__Assignment__
What you return must be every line from the beginning of the data through the line holding "slew_margin: 20", unchanged.

__Extracted data__
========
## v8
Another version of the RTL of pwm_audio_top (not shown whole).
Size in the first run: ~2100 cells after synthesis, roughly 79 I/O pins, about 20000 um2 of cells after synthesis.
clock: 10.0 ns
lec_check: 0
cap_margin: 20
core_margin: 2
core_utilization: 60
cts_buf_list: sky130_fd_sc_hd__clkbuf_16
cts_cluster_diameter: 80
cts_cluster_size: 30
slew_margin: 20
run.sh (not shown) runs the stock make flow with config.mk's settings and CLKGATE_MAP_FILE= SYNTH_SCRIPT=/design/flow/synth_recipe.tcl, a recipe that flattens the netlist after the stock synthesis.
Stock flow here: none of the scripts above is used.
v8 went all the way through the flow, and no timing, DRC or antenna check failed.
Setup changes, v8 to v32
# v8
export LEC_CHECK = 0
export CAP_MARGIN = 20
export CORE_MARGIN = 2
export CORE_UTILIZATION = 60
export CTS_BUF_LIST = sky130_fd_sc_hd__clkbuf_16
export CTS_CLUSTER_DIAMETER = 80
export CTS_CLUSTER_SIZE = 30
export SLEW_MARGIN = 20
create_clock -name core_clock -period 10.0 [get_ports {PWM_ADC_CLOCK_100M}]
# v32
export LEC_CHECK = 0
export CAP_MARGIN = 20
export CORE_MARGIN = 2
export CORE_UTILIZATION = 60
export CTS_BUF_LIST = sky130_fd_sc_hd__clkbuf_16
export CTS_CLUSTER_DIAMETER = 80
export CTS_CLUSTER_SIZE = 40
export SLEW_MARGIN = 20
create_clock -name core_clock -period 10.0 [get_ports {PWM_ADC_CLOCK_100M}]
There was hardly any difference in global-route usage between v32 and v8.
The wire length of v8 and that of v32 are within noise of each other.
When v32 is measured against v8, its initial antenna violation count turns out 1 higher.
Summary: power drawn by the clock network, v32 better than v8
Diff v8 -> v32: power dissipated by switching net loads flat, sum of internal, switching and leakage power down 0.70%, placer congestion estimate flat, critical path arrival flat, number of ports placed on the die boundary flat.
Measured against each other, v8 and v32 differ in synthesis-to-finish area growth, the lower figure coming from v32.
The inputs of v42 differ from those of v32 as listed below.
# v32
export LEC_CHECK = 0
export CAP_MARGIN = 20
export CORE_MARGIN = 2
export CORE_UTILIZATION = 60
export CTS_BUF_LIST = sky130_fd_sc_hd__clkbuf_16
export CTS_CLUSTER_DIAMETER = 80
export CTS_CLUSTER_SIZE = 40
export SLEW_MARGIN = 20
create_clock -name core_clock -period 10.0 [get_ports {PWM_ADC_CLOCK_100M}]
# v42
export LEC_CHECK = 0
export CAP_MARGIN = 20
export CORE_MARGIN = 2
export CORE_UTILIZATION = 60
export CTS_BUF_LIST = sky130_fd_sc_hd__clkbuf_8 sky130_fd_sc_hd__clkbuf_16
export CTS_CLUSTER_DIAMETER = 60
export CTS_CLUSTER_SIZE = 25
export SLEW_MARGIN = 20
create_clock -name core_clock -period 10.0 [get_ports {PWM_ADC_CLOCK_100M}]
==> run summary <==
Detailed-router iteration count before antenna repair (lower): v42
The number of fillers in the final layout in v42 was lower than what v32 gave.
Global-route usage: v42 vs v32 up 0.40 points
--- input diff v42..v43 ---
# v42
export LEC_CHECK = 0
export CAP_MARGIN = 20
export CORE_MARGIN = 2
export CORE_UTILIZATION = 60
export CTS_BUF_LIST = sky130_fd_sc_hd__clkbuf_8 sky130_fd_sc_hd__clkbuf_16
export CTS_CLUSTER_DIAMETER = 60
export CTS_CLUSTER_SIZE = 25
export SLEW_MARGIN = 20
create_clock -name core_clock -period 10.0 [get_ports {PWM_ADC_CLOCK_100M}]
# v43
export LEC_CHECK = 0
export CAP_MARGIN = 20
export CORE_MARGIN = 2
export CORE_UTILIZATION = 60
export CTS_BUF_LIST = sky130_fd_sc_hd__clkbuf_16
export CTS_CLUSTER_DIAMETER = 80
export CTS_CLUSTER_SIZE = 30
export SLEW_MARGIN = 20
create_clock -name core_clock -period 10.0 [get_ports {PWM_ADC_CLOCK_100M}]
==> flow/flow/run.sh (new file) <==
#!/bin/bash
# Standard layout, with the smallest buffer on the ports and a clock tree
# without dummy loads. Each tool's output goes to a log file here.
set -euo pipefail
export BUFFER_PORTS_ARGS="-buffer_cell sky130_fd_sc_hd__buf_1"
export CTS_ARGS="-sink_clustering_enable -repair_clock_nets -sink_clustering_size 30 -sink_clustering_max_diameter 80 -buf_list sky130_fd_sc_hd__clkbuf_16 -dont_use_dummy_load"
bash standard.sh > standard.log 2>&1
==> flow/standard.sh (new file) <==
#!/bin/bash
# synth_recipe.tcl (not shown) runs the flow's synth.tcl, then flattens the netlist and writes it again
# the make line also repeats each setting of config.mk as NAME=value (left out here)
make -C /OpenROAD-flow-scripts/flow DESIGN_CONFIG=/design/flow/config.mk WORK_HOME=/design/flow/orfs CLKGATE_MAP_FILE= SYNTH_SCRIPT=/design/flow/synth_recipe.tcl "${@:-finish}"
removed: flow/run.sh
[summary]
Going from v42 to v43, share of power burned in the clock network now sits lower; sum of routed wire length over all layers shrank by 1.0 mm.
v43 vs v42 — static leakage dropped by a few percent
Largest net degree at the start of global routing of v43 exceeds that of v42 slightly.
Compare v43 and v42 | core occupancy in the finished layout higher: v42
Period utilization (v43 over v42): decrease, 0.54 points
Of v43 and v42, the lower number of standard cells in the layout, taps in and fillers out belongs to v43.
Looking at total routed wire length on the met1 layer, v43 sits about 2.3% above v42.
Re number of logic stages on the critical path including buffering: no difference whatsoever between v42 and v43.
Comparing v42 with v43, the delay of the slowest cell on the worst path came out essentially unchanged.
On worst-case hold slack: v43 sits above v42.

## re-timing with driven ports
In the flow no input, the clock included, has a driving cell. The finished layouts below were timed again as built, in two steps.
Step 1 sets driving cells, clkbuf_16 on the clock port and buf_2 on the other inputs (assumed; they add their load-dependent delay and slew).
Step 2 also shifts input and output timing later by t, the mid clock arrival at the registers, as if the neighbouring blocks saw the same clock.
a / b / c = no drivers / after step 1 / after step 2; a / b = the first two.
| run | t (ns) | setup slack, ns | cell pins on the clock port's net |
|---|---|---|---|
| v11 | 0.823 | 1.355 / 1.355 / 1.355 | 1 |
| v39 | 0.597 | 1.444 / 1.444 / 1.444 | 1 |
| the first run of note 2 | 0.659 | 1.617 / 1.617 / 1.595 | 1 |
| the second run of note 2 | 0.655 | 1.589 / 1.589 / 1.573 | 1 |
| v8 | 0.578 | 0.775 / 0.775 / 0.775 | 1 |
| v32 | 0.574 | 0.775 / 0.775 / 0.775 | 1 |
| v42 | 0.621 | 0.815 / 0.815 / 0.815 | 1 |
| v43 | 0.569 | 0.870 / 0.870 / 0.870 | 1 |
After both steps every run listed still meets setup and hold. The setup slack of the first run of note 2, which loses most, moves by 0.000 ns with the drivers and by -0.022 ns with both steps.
This design comes from an exercise in tuning for small area, a short achievable clock period and few clock cycles per item on the open sky130 flow, not from production work.
RTL that was checked went through simulation tests only; none was proved equivalent to the original.
The RTL of run 3 was laid out without a check of its function.
Power and IR drop assume default switching activity.

`flow/flow/run.sh`:
```
#!/bin/bash
# The standard layout (standard.sh: the ORFS flow and synthesis, unchanged) with three
# settings the flow's own config cannot express:
#  - ports buffered with a plain buffer instead of the slow delay cell buffer_ports picks;
#  - clock tree built without dummy loads, from a strong root buffer;
set -euo pipefail
export BUFFER_PORTS_ARGS="-buffer_cell sky130_fd_sc_hd__buf_1"
export CTS_ARGS="-sink_clustering_enable -repair_clock_nets -dont_use_dummy_load -root_buf sky130_fd_sc_hd__clkbuf_16 -buf_list {sky130_fd_sc_hd__clkbuf_8}"
export SETUP_SLACK_MARGIN=5.2
bash standard.sh > standard.log 2>&1
```
`flow/design.v`:
```
package noise_data_pkg;
	localparam int sample_w    = 8;   
	localparam int sum_w       = 14;  
	localparam int sq_sum_w    = 22;  
	localparam int var_w       = 16;  
	localparam int noise_sum_w = 20;  
	typedef struct packed {
		logic [sample_w-1:0] mean;
		logic [var_w-1:0]    variance;
		logic [3:0]          block_index;  
	} block_stat_t;
	typedef struct packed {
		logic [var_w-1:0] noise_level;
		logic [4:0]       block_count;  
	} noise_result_t;
endpackage
package noise_ctrl_pkg;
	localparam int block_samples   = 64;
	localparam int block_log2      = 6;
	localparam int addr_w          = 6;  
	localparam int max_blocks_log2 = 4;  
	typedef enum logic [1:0] {
		idle          = 2'd0,
		read_block    = 2'd1,  
		wait_for_mean = 2'd2,  
		drain         = 2'd3   
	} ctrl_state_t;
	typedef struct packed {
		logic                                bank;
		logic [7:0]                          mean;
		logic [max_blocks_log2-1:0]          block_index;
		logic                                last;  
	} variance_job_t;
endpackage
module noise_estimation_top (
	input  logic        clk,
	input  logic        rst_n,
	input  logic        start_of_frame,
	input  logic [2:0]  blocks_log2,
	input  logic        sample_valid,
	input  logic [7:0]  sample_data,
	output logic        sample_ready,
	output logic        block_stat_valid,
	output logic [27:0] block_stat,    
	output logic        noise_valid,
	output logic [20:0] noise_result   
);
	assign sample_ready = 1'b1;
	logic       v0;       
	logic [7:0] x0;       
	always_ff @(posedge clk or negedge rst_n) begin
		if (!rst_n) v0 <= 1'b0;
		else        v0 <= sample_valid;
	end
	always_ff @(posedge clk)
		x0 <= sample_valid ? sample_data : 8'd0;
	logic [5:0]  cnt;       
	logic        sof_q;     
	logic        blk_last;  
	logic        clr;
	logic [13:0] s_acc;     
	logic [13:0] s_next;
	logic [19:0] qs, qc;    
	logic [19:0] qs_g, qc_g;
	logic [19:0] qs_n, qc_n;
	assign blk_last = v0 && (&cnt);
	assign clr      = blk_last || sof_q;
	always_ff @(posedge clk or negedge rst_n) begin
		if (!rst_n) begin
			cnt   <= '0;
			sof_q <= 1'b0;
		end else begin
			sof_q <= start_of_frame;
			if (v0) cnt <= cnt + 1'b1;
		end
	end
	assign qs_g   = qs;
	assign qc_g   = qc;
	logic [13:0] sap, sag;
	assign sap = s_acc ^ {6'd0, x0};
	assign sag = s_acc & {6'd0, x0};
	logic sa1g, sa1p;
	assign sa1g = sag[1] | (sap[1] & sag[0]);
	assign sa1p = sap[1] & sap[0];
	logic sa2g, sa2p;
	assign sa2g = sag[3] | (sap[3] & sag[2]);
	assign sa2p = sap[3] & sap[2];
	logic sa3g, sa3p;
	assign sa3g = sag[5] | (sap[5] & sag[4]);
	assign sa3p = sap[5] & sap[4];
	logic sa4g, sa4p;
	assign sa4g = sag[7] | (sap[7] & sag[6]);
	assign sa4p = sap[7] & sap[6];
	logic sa5g, sa5p;
	assign sa5g = sag[9] | (sap[9] & sag[8]);
	assign sa5p = sap[9] & sap[8];
	logic sa6g, sa6p;
	assign sa6g = sag[11] | (sap[11] & sag[10]);
	assign sa6p = sap[11] & sap[10];
	logic sa7g, sa7p;
	assign sa7g = sag[13] | (sap[13] & sag[12]);
	assign sa7p = sap[13] & sap[12];
	logic sa8g, sa8p;
	assign sa8g = sa2g | (sa2p & sa1g);
	assign sa8p = sa2p & sa1p;
	logic sa9g, sa9p;
	assign sa9g = sa4g | (sa4p & sa3g);
	assign sa9p = sa4p & sa3p;
	logic sa10g, sa10p;
	assign sa10g = sa6g | (sa6p & sa5g);
	assign sa10p = sa6p & sa5p;
	logic sa11g, sa11p;
	assign sa11g = sa9g | (sa9p & sa8g);
	assign sa11p = sa9p & sa8p;
	logic sa12g, sa12p;
	assign sa12g = sa10g | (sa10p & sa11g);
	assign sa12p = sa10p & sa11p;
	logic sa13g, sa13p;
	assign sa13g = sa3g | (sa3p & sa8g);
	assign sa13p = sa3p & sa8p;
	logic sa14g, sa14p;
	assign sa14g = sa5g | (sa5p & sa11g);
	assign sa14p = sa5p & sa11p;
	logic sa15g, sa15p;
	assign sa15g = sa7g | (sa7p & sa12g);
	assign sa15p = sa7p & sa12p;
	logic sa16g, sa16p;
	assign sa16g = sag[2] | (sap[2] & sa1g);
	assign sa16p = sap[2] & sa1p;
	logic sa17g, sa17p;
	assign sa17g = sag[4] | (sap[4] & sa8g);
	assign sa17p = sap[4] & sa8p;
	logic sa18g, sa18p;
	assign sa18g = sag[6] | (sap[6] & sa13g);
	assign sa18p = sap[6] & sa13p;
	logic sa19g, sa19p;
	assign sa19g = sag[8] | (sap[8] & sa11g);
	assign sa19p = sap[8] & sa11p;
	logic sa20g, sa20p;
	assign sa20g = sag[10] | (sap[10] & sa14g);
	assign sa20p = sap[10] & sa14p;
	logic sa21g, sa21p;
	assign sa21g = sag[12] | (sap[12] & sa12g);
	assign sa21p = sap[12] & sa12p;
	assign s_next[0] = sap[0];
	assign s_next[1] = sap[1] ^ sag[0];
	assign s_next[2] = sap[2] ^ sa1g;
	assign s_next[3] = sap[3] ^ sa16g;
	assign s_next[4] = sap[4] ^ sa8g;
	assign s_next[5] = sap[5] ^ sa17g;
	assign s_next[6] = sap[6] ^ sa13g;
	assign s_next[7] = sap[7] ^ sa18g;
	assign s_next[8] = sap[8] ^ sa11g;
	assign s_next[9] = sap[9] ^ sa19g;
	assign s_next[10] = sap[10] ^ sa14g;
	assign s_next[11] = sap[11] ^ sa20g;
	assign s_next[12] = sap[12] ^ sa12g;
	assign s_next[13] = sap[13] ^ sa21g;
	logic cs0;
	logic cs1;
	logic cs2;
	logic cs3;
	logic cs4;
	logic cs5;
	logic cs6;
	logic cs7;
	logic cs8;
	logic cs9;
	logic cs10;
	logic cs11;
	logic cs12;
	logic cs13;
	logic cs14;
	logic cs15;
	logic cs16;
	logic cs17;
	logic cs18;
	logic cs19;
	logic cs20;
	logic cs21;
	logic cs22;
	logic cs23;
	logic cs24;
	logic cs25;
	logic cs26;
	logic cs27;
	logic cs28;
	logic cs29;
	logic cs30;
	logic cs31;
	logic cs32;
	logic cs33;
	logic cs34;
	logic cs35;
	logic cs36;
	logic cs37;
	logic cs38;
	logic cs39;
	logic cs40;
	logic cs41;
	logic cs42;
	logic cs43;
	logic cs44;
	logic cs45;
	logic cs46;
	logic cs47;
	logic cs48;
	logic cs49;
	logic cs50;
	logic cs51;
	logic cs52;
	logic cs53;
	logic cs54;
	logic cs55;
	logic cs56;
	logic cs57;
	logic cs58;
	logic cs59;
	logic cs60;
	logic cs61;
	logic cs62;
	logic cs63;
	logic cs64;
	logic cs65;
	logic cs66;
	logic cs67;
	logic cs68;
	logic cs69;
	logic cs70;
	logic cs71;
	logic cs72;
	logic cs73;
	logic cs74;
	logic cs75;
	logic cs76;
	logic cs77;
	logic cs78;
	logic cs79;
	logic cs80;
	logic cs81;
	logic cs82;
	logic cs83;
	logic cs84;
	logic cs85;
	logic cs86;
	logic cs87;
	logic cs88;
	logic cs89;
	logic cs90;
	logic cs91;
	logic cs92;
	logic cs93;
	assign cs0 = qs_g[5] ^ qc_g[5];
	assign cs1 = qs_g[5] & qc_g[5];
	assign {cs3, cs2} = {1'b0, qs_g[6]} + {1'b0, qc_g[6]} + {1'b0, (x0[0] & x0[5])};
	assign {cs5, cs4} = {1'b0, qs_g[7]} + {1'b0, qc_g[7]} + {1'b0, (x0[0] & x0[6])};
	assign cs6 = (x0[1] & x0[5]) ^ (x0[2] & x0[4]);
	assign cs7 = (x0[1] & x0[5]) & (x0[2] & x0[4]);
	assign {cs9, cs8} = {1'b0, qs_g[8]} + {1'b0, qc_g[8]} + {1'b0, (x0[0] & x0[7])};
	assign {cs11, cs10} = {1'b0, (x0[1] & x0[6])} + {1'b0, (x0[2] & x0[5])} + {1'b0, (x0[4] & ~x0[3])};
	assign {cs13, cs12} = {1'b0, qs_g[9]} + {1'b0, qc_g[9]} + {1'b0, (x0[1] & x0[7])};
	assign {cs15, cs14} = {1'b0, (x0[2] & x0[6])} + {1'b0, (x0[3] & x0[5])} + {1'b0, (x0[4] & x0[3])};
	assign {cs17, cs16} = {1'b0, qs_g[10]} + {1'b0, qc_g[10]} + {1'b0, (x0[2] & x0[7])};
	assign cs18 = (x0[3] & x0[6]) ^ (x0[5] & ~x0[4]);
	assign cs19 = (x0[3] & x0[6]) & (x0[5] & ~x0[4]);
	assign {cs21, cs20} = {1'b0, qs_g[11]} + {1'b0, qc_g[11]} + {1'b0, (x0[3] & x0[7])};
	assign cs22 = (x0[4] & x0[6]) ^ (x0[5] & x0[4]);
	assign cs23 = (x0[4] & x0[6]) & (x0[5] & x0[4]);
	assign {cs25, cs24} = {1'b0, qs_g[12]} + {1'b0, qc_g[12]} + {1'b0, (x0[4] & x0[7])};
	assign cs26 = qs_g[13] ^ qc_g[13];
	assign cs27 = qs_g[13] & qc_g[13];
	assign cs28 = qs_g[3] ^ qc_g[3];
	assign cs29 = qs_g[3] & qc_g[3];
	assign {cs31, cs30} = {1'b0, qs_g[4]} + {1'b0, qc_g[4]} + {1'b0, (x0[0] & x0[3])};
	assign {cs33, cs32} = {1'b0, cs0} + {1'b0, (x0[0] & x0[4])} + {1'b0, (x0[1] & x0[3])};
	assign {cs35, cs34} = {1'b0, cs1} + {1'b0, cs2} + {1'b0, (x0[1] & x0[4])};
	assign {cs37, cs36} = {1'b0, cs3} + {1'b0, cs4} + {1'b0, cs6};
	assign {cs39, cs38} = {1'b0, cs5} + {1'b0, cs7} + {1'b0, cs8};
	assign {cs41, cs40} = {1'b0, cs9} + {1'b0, cs11} + {1'b0, cs12};
	assign {cs43, cs42} = {1'b0, cs13} + {1'b0, cs15} + {1'b0, cs16};
	assign {cs45, cs44} = {1'b0, cs17} + {1'b0, cs19} + {1'b0, cs20};
	assign {cs47, cs46} = {1'b0, cs21} + {1'b0, cs23} + {1'b0, cs24};
	assign {cs49, cs48} = {1'b0, cs25} + {1'b0, cs26} + {1'b0, (x0[5] & x0[7])};
	assign {cs51, cs50} = {1'b0, cs27} + {1'b0, qs_g[14]} + {1'b0, qc_g[14]};
	assign cs52 = qs_g[15] ^ qc_g[15];
	assign cs53 = qs_g[15] & qc_g[15];
	assign cs54 = qs_g[0] ^ qc_g[0];
	assign cs55 = qs_g[0] & qc_g[0];
	assign cs56 = qs_g[1] ^ qc_g[1];
	assign cs57 = qs_g[1] & qc_g[1];
	assign {cs59, cs58} = {1'b0, qs_g[2]} + {1'b0, qc_g[2]} + {1'b0, (x0[1] & ~x0[0])};
	assign {cs61, cs60} = {1'b0, cs28} + {1'b0, (x0[0] & x0[2])} + {1'b0, (x0[1] & x0[0])};
	assign {cs63, cs62} = {1'b0, cs29} + {1'b0, cs30} + {1'b0, (x0[2] & ~x0[1])};
	assign {cs65, cs64} = {1'b0, cs31} + {1'b0, cs32} + {1'b0, (x0[2] & x0[1])};
	assign {cs67, cs66} = {1'b0, cs33} + {1'b0, cs34} + {1'b0, (x0[3] & ~x0[2])};
	assign {cs69, cs68} = {1'b0, cs35} + {1'b0, cs36} + {1'b0, (x0[3] & x0[2])};
	assign {cs71, cs70} = {1'b0, cs37} + {1'b0, cs38} + {1'b0, cs10};
	assign {cs73, cs72} = {1'b0, cs39} + {1'b0, cs40} + {1'b0, cs14};
	assign {cs75, cs74} = {1'b0, cs41} + {1'b0, cs42} + {1'b0, cs18};
	assign {cs77, cs76} = {1'b0, cs43} + {1'b0, cs44} + {1'b0, cs22};
	assign {cs79, cs78} = {1'b0, cs45} + {1'b0, cs46} + {1'b0, (x0[6] & ~x0[5])};
	assign {cs81, cs80} = {1'b0, cs47} + {1'b0, cs48} + {1'b0, (x0[6] & x0[5])};
	assign {cs83, cs82} = {1'b0, cs49} + {1'b0, cs50} + {1'b0, (x0[7] & ~x0[6])};
	assign {cs85, cs84} = {1'b0, cs51} + {1'b0, cs52} + {1'b0, (x0[7] & x0[6])};
	assign {cs87, cs86} = {1'b0, cs53} + {1'b0, qs_g[16]} + {1'b0, qc_g[16]};
	assign cs88 = qs_g[17] ^ qc_g[17];
	assign cs89 = qs_g[17] & qc_g[17];
	assign cs90 = qs_g[18] ^ qc_g[18];
	assign cs91 = qs_g[18] & qc_g[18];
	assign cs92 = qs_g[19] ^ qc_g[19];
	assign cs93 = qs_g[19] & qc_g[19];
	assign qs_n = {cs91, cs89, cs87, cs85, cs83, cs81, cs79, cs77, cs75, cs73, cs71, cs69, cs67, cs65, cs63, cs61, cs59, cs57, cs55, cs54};
	assign qc_n = {cs92, cs90, cs88, cs86, cs84, cs82, cs80, cs78, cs76, cs74, cs72, cs70, cs68, cs66, cs64, cs62, cs60, cs58, cs56, x0[0]};
	always_ff @(posedge clk) begin
		s_acc <= clr ? 14'd0 : s_next;
		qs    <= clr ? 20'd0 : qs_n;
		qc    <= clr ? 20'd0 : qc_n;
	end
	logic [7:0]  mean_q;
	logic [5:0]  rem_q;     
	logic [4:0]  ph;
	logic        ic;        
	logic        pin;       
	logic        cin;
	logic        rbits, mbits;
	logic [6:0]  ms;        
	logic [7:0]  mc;        
	logic [7:0]  mpp, mu, mw;
	logic        prod;      
	logic        c1, c2;    
	logic        t1, d;     
	logic        dfill;
	logic [19:0] dq;        
	logic [19:0] cq;        
	logic        bv;        
	logic [2:0]  mi;
	logic [7:0]  mrot;
	logic        prod_q;
	logic        pin_q;
	assign rbits = (ph >= 5'd2) && (ph <= 5'd5);
	assign mbits = (ph >= 5'd6) && (ph <= 5'd13);
	assign mi    = ph[2:0];
	assign cin   = (ph == 5'd6) ? rem_q[1] : ic;
	assign mrot  = {mean_q[1:0], mean_q[7:2]};  
	assign pin   = blk_last ? s_next[0] : ((rbits & rem_q[1]) | (mbits & (mrot[mi] ^ cin)));
	assign mpp = pin_q ? mean_q : 8'd0;
	always_comb begin
		for (int i = 0; i < 8; i++)
			{mw[i], mu[i]} = {1'b0, (i < 7) ? ms[i] : 1'b0} + {1'b0, mc[i]} + {1'b0, mpp[i]};
	end
	assign prod = mu[0];
	logic        c1n, c2n;
	assign {c1n, t1} = {1'b0, dq[0]} + {1'b0, cq[0]} + {1'b0, c1};
	assign {c2n, d}  = {1'b0, t1} + {1'b0, ~prod_q} + {1'b0, c2};
	assign dfill = d & (ph >= 5'd2) & (ph <= 5'd21);  
	always_ff @(posedge clk or negedge rst_n) begin
		if (!rst_n) begin
			ph     <= 5'd0;
			bv     <= 1'b0;
			prod_q <= 1'b0;
			ms     <= '0;
			mc     <= '0;
		end else begin
			prod_q <= prod;
			ms     <= mu[7:1];
			mc     <= mw;
			bv <= (ph == 5'd21);
			if (blk_last)          ph <= 5'd2;
			else if (ph != 5'd0)   ph <= ph + 1'b1;
		end
	end
	always_ff @(posedge clk) begin
		if (blk_last)
			mean_q <= s_next[13:6];
		rem_q <= ({6{blk_last}} & s_next[5:0]) | {1'b0, rem_q[5:1]};
		ic <= mbits & mrot[mi] & cin;
		pin_q <= pin;
		dq <= ({20{blk_last}} & qs_n) | {dfill, dq[19:1]};
		cq <= ({20{blk_last}} & qc_n) | {1'b0, cq[19:1]};
		if (blk_last) begin
			c1 <= 1'b0;
			c2 <= 1'b1;
		end else begin
			c1 <= c1n;
			c2 <= c2n;
		end
	end
	logic [3:0]  idx;
	logic [4:0]  bc;        
	logic        last;
	logic        nv;
	logic [17:0] nsum;
	logic        nact;
	logic        nstart, nend;
	logic        ncy;
	logic        abit, nbit;
	logic [1:0]  nadd;
	assign last = bc[0] | (bc[1] & idx[0]) | (bc[2] & (&idx[1:0]))
	            | (bc[3] & (&idx[2:0])) | (bc[4] & (&idx));
	assign nstart = |(bc & {ph == 5'd8,  ph == 5'd7,  ph == 5'd6,  ph == 5'd5,  ph == 5'd4});
	assign nend   = |(bc & {ph == 5'd25, ph == 5'd24, ph == 5'd23, ph == 5'd22, ph == 5'd21});
	assign abit   = d & (ph >= 5'd8) & (ph <= 5'd21);
	assign nbit   = nsum[0] & (idx != 4'd0);
	assign nadd   = {1'b0, abit} + {1'b0, nbit} + {1'b0, ncy};
	always_ff @(posedge clk or negedge rst_n) begin
		if (!rst_n) begin
			idx  <= '0;
			nv   <= 1'b0;
			nact <= 1'b0;
		end else begin
			nv <= nact && nend && last;
			if (nstart)            nact <= 1'b1;
			else if (nend)         nact <= 1'b0;
			if (start_of_frame)    idx  <= '0;
			else if (nact && nend && !last)
			                       idx  <= idx + 1'b1;  
		end
	end
	always_ff @(posedge clk) begin
		if (start_of_frame)
			bc <= 5'd1 << blocks_log2;
		if (blk_last)
			ncy <= 1'b0;
		else if (nstart || nact) begin
			ncy  <= nadd[1];
			nsum <= {nadd[0], nsum[17:1]};
		end
	end
	assign block_stat_valid = bv;
	assign block_stat       = {mean_q, 2'b00, dq[19:6], idx};
	assign noise_valid      = nv;
	assign noise_result     = {2'b00, nsum[17:4], bc};
endmodule
```
Background: an optimization exercise with open tools, aiming at small area. Do not read the settings as production practice.
RTL that was checked went through simulation tests only; none was proved equivalent to the original.
Only the layout flow was run in runs 7 and 8; the RTL was not checked for function there.
Power and IR drop assume default switching activity.

File: run.sh
#!/bin/bash
# synth_recipe.tcl (not shown) runs the flow's synth.tcl, then flattens the netlist and writes it again
# the make line also repeats each setting of config.mk as NAME=value (left out here)
make -C /OpenROAD-flow-scripts/flow DESIGN_CONFIG=/design/flow/config.mk WORK_HOME=/design/flow/orfs CLKGATE_MAP_FILE= SYNTH_SCRIPT=/design/flow/synth_recipe.tcl finish
File: config.mk
export PLATFORM = sky130hd
export DESIGN_NAME = aes_round_key_cache
export DESIGN_NICKNAME = aes_round_key_cache
export VERILOG_FILES = /design/flow/design.v
export SDC_FILE = /design/flow/constraint.sdc
export NUM_CORES = 4
export LEC_CHECK = 0
export CAP_MARGIN = 20
export CORE_MARGIN = 2
export CORE_UTILIZATION = 40
export SLEW_MARGIN = 20
File: constraint.sdc
create_clock -name core_clock -period 5.0 [get_ports {CLK}]
set_input_delay 1.0000 -clock core_clock [delete_from_list [all_inputs] [get_ports {CLK}]]
set_output_delay 1.0000 -clock core_clock [all_outputs]
set_load 0.01 [all_outputs]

__Solution to the exercise__
========
## v8
Another version of the RTL of pwm_audio_top (not shown whole).
Size in the first run: ~2100 cells after synthesis, roughly 79 I/O pins, about 20000 um2 of cells after synthesis.
clock: 10.0 ns
lec_check: 0
cap_margin: 20
core_margin: 2
core_utilization: 60
cts_buf_list: sky130_fd_sc_hd__clkbuf_16
cts_cluster_diameter: 80
cts_cluster_size: 30
slew_margin: 20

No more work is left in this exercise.